According to the US military, it was the largest air assault in Iraq since the start of Iraq War in 2003. In addition to Operation Swarmer, the brigade conducted numerous other brigade and battalion sized operations including Operation Katrina, Operation Rita, Operation(s) Red Light I, II and III, Operation Swift Sword, Operation Starlight, and Operation Iron Triangle. In November 2006, Steele successfully completed his command with the 3rd Brigade of the 101st Airborne Division and was assigned as the Deputy G3, Training, United States Army Forces Command (FORSCOM) at Fort McPherson, Georgia, where he coordinated the training for CONUS based Army forces.

==Iron Triangle murders==

For killings of unarmed combatants during Operation Iron Triangle (2006), four soldiers were taken to an Article 32 hearing, where they testified that Steele had told them to "kill all military-age males." Steele refused to testify at the hearing for the accused soldiers, which is considered unusual for a commanding officer. He was investigated in connection with the incident and stated that he did not use "specific language" to order his soldiers to kill all military-age males, and that "we don't shoot people with their hands up." He was not charged, but was later formally reprimanded by (then) Lieutenant General Peter W. Chiarelli, commander of the Multi-National Corps – Iraq. The reprimand effectively ended Steele's future chances of promotion in the army.

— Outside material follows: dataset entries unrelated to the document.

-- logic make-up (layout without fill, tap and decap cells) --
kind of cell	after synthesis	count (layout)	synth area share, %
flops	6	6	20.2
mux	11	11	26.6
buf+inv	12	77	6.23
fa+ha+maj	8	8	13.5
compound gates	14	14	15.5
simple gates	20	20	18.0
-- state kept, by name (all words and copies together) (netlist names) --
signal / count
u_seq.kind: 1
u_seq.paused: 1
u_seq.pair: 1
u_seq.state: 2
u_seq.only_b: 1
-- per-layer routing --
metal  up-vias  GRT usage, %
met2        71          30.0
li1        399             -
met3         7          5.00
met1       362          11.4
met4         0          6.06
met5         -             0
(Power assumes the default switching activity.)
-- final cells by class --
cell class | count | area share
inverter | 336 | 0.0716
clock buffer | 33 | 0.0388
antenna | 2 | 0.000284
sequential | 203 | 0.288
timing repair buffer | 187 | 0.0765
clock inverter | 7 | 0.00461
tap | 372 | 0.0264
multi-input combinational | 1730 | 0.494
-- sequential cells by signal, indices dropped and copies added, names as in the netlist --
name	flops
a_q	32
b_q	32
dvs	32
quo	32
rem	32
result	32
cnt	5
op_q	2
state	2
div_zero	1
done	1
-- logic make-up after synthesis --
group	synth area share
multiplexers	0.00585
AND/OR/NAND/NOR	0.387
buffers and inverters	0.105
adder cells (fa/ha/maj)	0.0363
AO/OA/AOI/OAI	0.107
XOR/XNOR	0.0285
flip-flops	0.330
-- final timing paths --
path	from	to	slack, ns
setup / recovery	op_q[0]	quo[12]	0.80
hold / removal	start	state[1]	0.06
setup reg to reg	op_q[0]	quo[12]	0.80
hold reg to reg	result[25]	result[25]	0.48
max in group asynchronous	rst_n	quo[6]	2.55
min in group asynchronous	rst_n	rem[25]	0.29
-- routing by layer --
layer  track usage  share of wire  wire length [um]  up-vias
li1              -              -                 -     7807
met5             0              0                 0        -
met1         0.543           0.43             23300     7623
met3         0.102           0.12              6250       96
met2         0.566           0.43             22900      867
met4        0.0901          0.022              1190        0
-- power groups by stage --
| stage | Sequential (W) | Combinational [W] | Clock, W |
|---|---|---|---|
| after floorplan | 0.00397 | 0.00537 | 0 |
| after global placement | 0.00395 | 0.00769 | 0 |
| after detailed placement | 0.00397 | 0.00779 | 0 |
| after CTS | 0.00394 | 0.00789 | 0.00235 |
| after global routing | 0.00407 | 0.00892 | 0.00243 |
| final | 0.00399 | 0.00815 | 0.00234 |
**src/rtl/cpu_status_pkg.sv**
```systemverilog
package cpu_status_pkg;

  localparam int STAT_W = 8;
  localparam int BIT_C  = 0;
  localparam int BIT_DC = 1;
  localparam int BIT_Z  = 2;
  localparam int BIT_PD = 3;
  localparam int BIT_TO = 4;
  localparam int BIT_P0 = 5;
  localparam int BIT_P1 = 6;
  localparam int BIT_SP = 7;

  typedef enum logic [1:0] {
    RST_POWER = 2'b00,
    RST_WDOG  = 2'b01,
    RST_PIN   = 2'b10,
    RST_PIN2  = 2'b11
  } rst_kind_e;

  // Strobes handed from the control side to the datapath.
  typedef struct packed {
    logic porLoad;
    logic warmLoad;
    logic instrEn;
    logic toWe;
    logic toVal;
    logic pdWe;
    logic pdVal;
  } stat_ctl_t;

endpackage

```
**src/rtl/cpu_status_ctrl.sv**
```systemverilog
module cpu_status_ctrl
  import cpu_status_pkg::*;
(
  input  logic       rstReq,
  input  logic [1:0] rstKind,
  input  logic       evSleep,
  input  logic       evWdtClr,
  input  logic       evWdtOvf,
  output stat_ctl_t  ctl
);

  always_comb begin
    ctl          = '0;
    ctl.porLoad  = rstReq && (rstKind == RST_POWER);
    ctl.warmLoad = rstReq && (rstKind != RST_POWER);
    ctl.instrEn  = !rstReq;
    if (rstReq) begin
      if (rstKind == RST_WDOG) begin
        ctl.toWe  = 1'b1;
        ctl.toVal = 1'b0;
      end
    end else if (evWdtOvf) begin
      ctl.toWe  = 1'b1;
      ctl.toVal = 1'b0;
    end else if (evSleep) begin
      ctl.toWe  = 1'b1;
      ctl.toVal = 1'b1;
      ctl.pdWe  = 1'b1;
      ctl.pdVal = 1'b0;
    end else if (evWdtClr) begin
      ctl.toWe  = 1'b1;
      ctl.toVal = 1'b1;
      ctl.pdWe  = 1'b1;
      ctl.pdVal = 1'b1;
    end
  end

endmodule

```
**src/rtl/cpu_status_dp.sv**
```systemverilog
module cpu_status_dp
  import cpu_status_pkg::*;
#(
  parameter int NUM_PAGES = 4
) (
  input  logic              clk,
  input  stat_ctl_t         ctl,
  input  logic              wrEn,
  input  logic [STAT_W-1:0] wrMask,
  input  logic [STAT_W-1:0] wrData,
  input  logic              aluCarryEn,
  input  logic              aluCarry,
  input  logic              aluDcEn,
  input  logic              aluDc,
  input  logic              aluZeroEn,
  input  logic              aluZero,
  output logic [STAT_W-1:0] statQ,
  output logic [1:0]        pageHi
);

  localparam logic [STAT_W-1:0] POR_VAL = STAT_W'((1 << BIT_TO) | (1 << BIT_PD));
  localparam logic [STAT_W-1:0] LOCKED  = STAT_W'((1 << BIT_TO) | (1 << BIT_PD));
  localparam logic [STAT_W-1:0] WARM_CLR = STAT_W'((1 << BIT_P0) | (1 << BIT_P1) | (1 << BIT_SP));

  logic [STAT_W-1:0] wrSel;
  logic [STAT_W-1:0] nxt;

  assign wrSel = (wrEn && ctl.instrEn) ? (wrMask & ~LOCKED) : '0;

  always_comb begin
    nxt = (statQ & ~wrSel) | (wrData & wrSel);
    if (ctl.instrEn) begin
      if (aluCarryEn) nxt[BIT_C]  = aluCarry;
      if (aluDcEn)    nxt[BIT_DC] = aluDc;
      if (aluZeroEn)  nxt[BIT_Z]  = aluZero;
    end
    if (ctl.warmLoad) nxt = nxt & ~WARM_CLR;
    if (ctl.toWe) nxt[BIT_TO] = ctl.toVal;
    if (ctl.pdWe) nxt[BIT_PD] = ctl.pdVal;
  end

  always_ff @(posedge clk) begin
    if (ctl.porLoad) statQ <= POR_VAL;
    else             statQ <= nxt;
  end

  generate
    if (NUM_PAGES == 4) begin : g_four
      assign pageHi = {statQ[BIT_P1], statQ[BIT_P0]};
    end else begin : g_two
      assign pageHi = {1'b0, statQ[BIT_P0]};
    end
  endgenerate

endmodule

```
**src/rtl/cpu_status_reg.sv**
```systemverilog
module cpu_status_reg
  import cpu_status_pkg::*;
#(
  parameter int NUM_PAGES = 4
) (
  input  logic       clk,
  input  logic       rstReq,
  input  logic [1:0] rstKind,
  input  logic       wrEn,
  input  logic [7:0] wrMask,
  input  logic [7:0] wrData,
  input  logic       aluCarryEn,
  input  logic       aluCarry,
  input  logic       aluDcEn,
  input  logic       aluDc,
  input  logic       aluZeroEn,
  input  logic       aluZero,
  input  logic       evSleep,
  input  logic       evWdtClr,
  input  logic       evWdtOvf,
  output logic [7:0] statusOut,
  output logic [1:0] progAddrHi
);

  stat_ctl_t ctl;

  cpu_status_ctrl ctrl_i (
    .rstReq   (rstReq),
    .rstKind  (rstKind),
    .evSleep  (evSleep),
    .evWdtClr (evWdtClr),
    .evWdtOvf (evWdtOvf),
    .ctl      (ctl)
  );

  cpu_status_dp #(.NUM_PAGES(NUM_PAGES)) dp_i (
    .clk        (clk),
    .ctl        (ctl),
    .wrEn       (wrEn),
    .wrMask     (wrMask),
    .wrData     (wrData),
    .aluCarryEn (aluCarryEn),
    .aluCarry   (aluCarry),
    .aluDcEn    (aluDcEn),
    .aluDc      (aluDc),
    .aluZeroEn  (aluZeroEn),
    .aluZero    (aluZero),
    .statQ      (statusOut),
    .pageHi     (progAddrHi)
  );

endmodule

```
**config.mk**
```make
export PLATFORM = sky130hd
export DESIGN_NAME = cpu_status_reg
export DESIGN_NICKNAME = d
export VERILOG_FILES = /design/src/rtl/cpu_status_pkg.sv /design/src/rtl/cpu_status_ctrl.sv /design/src/rtl/cpu_status_dp.sv /design/src/rtl/cpu_status_reg.sv
export SDC_FILE = /design/constraint.sdc
export NUM_CORES = 1
export LEC_CHECK = 0
export ABC_AREA = 1
export CORE_MARGIN = 1.5
export CORE_UTILIZATION = 32
export CTS_CLUSTER_SIZE = 25
export DETAILED_ROUTE_END_ITERATION = 12
export HOLD_SLACK_MARGIN = 0.05
export PLACE_DENSITY_LB_ADDON = 0.1
export SLEW_MARGIN = 20
export SYNTH_ARGS = -nofsm -noshare
export SYNTH_HDL_FRONTEND = slang
export SYNTH_SLANG_ARGS = --single-unit
export TNS_END_PERCENT = 100
```
**constraint.sdc**
```tcl
create_clock -name clk -period 1.62 [get_ports clk]
set_clock_uncertainty 0.2 [all_clocks]
set_input_delay 0.486 -clock clk [delete_from_list [all_inputs] [get_ports clk]]
set_output_delay 0.486 -clock clk [all_outputs]
set_load 0.01 [all_outputs]
```
==> results_dict.tcl <==
set metrics [dict create \
    dpl.hpwl_um 979 \
    ff2ff_path_depth 4 \
    drv_slew 0 \
    cp_num_buf_inv 1 \
    grt_pass1_vias 499 \
    power_density_nw_per_um2 670 \
    cts_tree "built" \
    post-route-drc-count 0 \
    cts_buffers 3 \
    clock_latency_ns 0.25 \
    nFillCells 130 \
    cts_resized 10 \
    p_total_mw 0.581 \
    io_pins 40 \
    ant_nets 0 \
    first_pass_iters 4 \
    placed_area_um2 852 \
    synth.ff_latch_count 8 \
    r2r_setup_slack_ns 0.76 \
    post_drt_wl_per_cell_um 9.22 \
    drv_cap 0 \
    dp.cells 126 \
    synth_warnings 0 \
    clockBufferDepth 2 \
    post-cts-setup-buffer-count 0 \
    antenna_found_initial 0 \
    hold_path_depth 2 \
    reg2reg_to "dp_i.statQ[4]" \
    cpMaxStageDelayCell "dfxtp_1" \
    slew-limit-headroom_pct 86.5 \
    min_period_ns 1.55 \
    final_cell_mix "24 x nand2_1, 24 x clkdlybuf4s50_1, 12 x inv_1, 10 x dlygate4sd2_1" \
    leakagePower_nw 0.466 \
    grt_start_max_net_pins 14 \
    cts_sinks 8 \
    clock.fmax_mhz 647 \
    min_path_type "reg -> reg" \
    dr_total_vias 586 \
    min_from "dp_i.statQ[3]" \
    area_growth_pct 93.0 \
    r2r-start "dp_i.statQ[4]" \
    nNetsFinal 146 \
    grt_pass1_wl_um 1910 \
    status "completed" \
    yosys.cell_types.count 13 \
    finalHoldViolCount 0 \
    design.core.area_um2 1300 \
    whs_ns 0.261 \
    worstPathRequired_ns 0.93 \
    path_clk_slew_ns 0.06 \
    fin_setup_tns_ns 0 \
    dieWidth_um 40.5 \
    gp_routability_congestion 0.632 \
    hold_buffers 0 \
    via_per_inst 4.54 \
    mappedNetlistNets 101 \
    worstPathMaxFanout 3 \
    track_usage_pct 18.0 \
    rows 13 \
    synthesis.instances 71 \
    grt_overflow 0 \
    hold-path-endpoint "dp_i.statQ[3]" \
    stdcell_count 129 \
    worst_setup_path_start_kind "register" \
    cp_cell_sequence "dlygate4sd2_1" \
    cts_max_level 1 \
    timing.final.ws_setup_ns 0.0749 \
    seq_area_frac_synth_pct 35.7 \
    timing.final.crit_share_pct 95.4 \
    syn_area_um2 449 \
    cts-root-buf "clkbuf_4" \
    tightest_slew_ns 0.202 \
    rsz0062_at_grt "no" \
    diodes 0 \
    drive_gt1_share_pct 13.2 \
    crit_family "flip-flops" \
    arrival_ns 0.86 \
    post-route-util_pct 66.6 \
    start_util_pct 34.5 \
    dieHeight_um 40.5 \
    avgSynthCellArea_um2 6.33 \
    irDropWorstVdd_mv 0.480 \
    worst_setup_path_end_kind "primary output" \
    place_ws_ns -0.248 \
    routed_wl_um 1190 \
    dr.first_iter.drc_count 9 \
    io_buffers 35 \
    slowest_delay_ns 0.34 \
    dieArea_um2 1640 \
    setup_violations 0 \
    final_area_um2 867 \
    path_class "reg -> out" \
]
[worst max path at each step]
stage | from | to | cells past startpoint
6_report | register | progAddrHi[0] | 1
2_1_floorplan | rstReq | dp_i.statQ[0] | 7
5_1_grt | register | statusOut[6] | 1
3_3_place_gp | rstReq | dp_i.statQ[0] | 7
3_5_place_dp | rstReq | dp_i.statQ[1] | 7
4_1_cts | rstReq | dp_i.statQ[1] | 7
[layer usage]
layer / part of all wire, % / vias up / GRT usage, %
met1: 41 / 252 / 19.9
met5: 0 / - / 0
met2: 49 / 22 / 30.2
met4: 1.4 / 0 / 12.5
li1: - / 310 / -
met3: 8.7 / 2 / 3.89
[cell families after synthesis]
group / share of synthesized area [%]
flops: 35.7
compound gates: 8.91
simple gates: 37.9
buf+inv: 17.5
[power by group]
part | switching [mW] | total [mW] | internal [mW]
clock | 0.0709 | 0.156 | 0.0850
combinational | 0.0763 | 0.191 | 0.114
sequential | 0.0119 | 0.234 | 0.222
total | 0.159 | 0.581 | 0.421
[synth_stat cells]
| library cell | number | area [um2] |
|---|---|---|
| nand3_2 | 1 | 10.0 |
| buf_6 | 1 | 11.3 |
| nand2_1 | 24 | 90.1 |
| nand4_1 | 4 | 25.0 |
| buf_4 | 2 | 15.0 |
| o21ai_1 | 3 | 15.0 |
| inv_2 | 2 | 7.51 |
| inv_1 | 12 | 45.0 |
| nand3_1 | 7 | 35.0 |
| nor2_1 | 1 | 3.75 |
| dfxtp_1 | 8 | 160 |
| nor2_2 | 1 | 6.26 |
| o21ai_0 | 5 | 25.0 |
[layout make-up]
type | instances | area [um2] | share of cell area (%)
Sequential cell | 8 | 160 | 18.5
Clock buffer | 3 | 22.5 | 2.60
Inverter | 14 | 55.1 | 6.35
Multi-Input combinational cell | 46 | 210 | 24.2
Timing Repair Buffer | 43 | 400 | 46.2
Tap cell | 15 | 18.8 | 2.16
Power figures use the tool's default switching activity.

The content of the reprimand has not been made public, but two anonymous defense department officials identified by The New York Times have said that the reprimand was "for not reporting the deaths and other details of the raid." Steele also instigated the use of "Kill Boards" to track how many Iraqis each company in his battalion had killed, while one of Steele's battalion commanders, Lieutenant Colonel Nathaniel Johnson, Jr. has written that "Colonel Steele constantly articulated his judgment and displeasure that my battalion was not being aggressive enough toward the insurgents."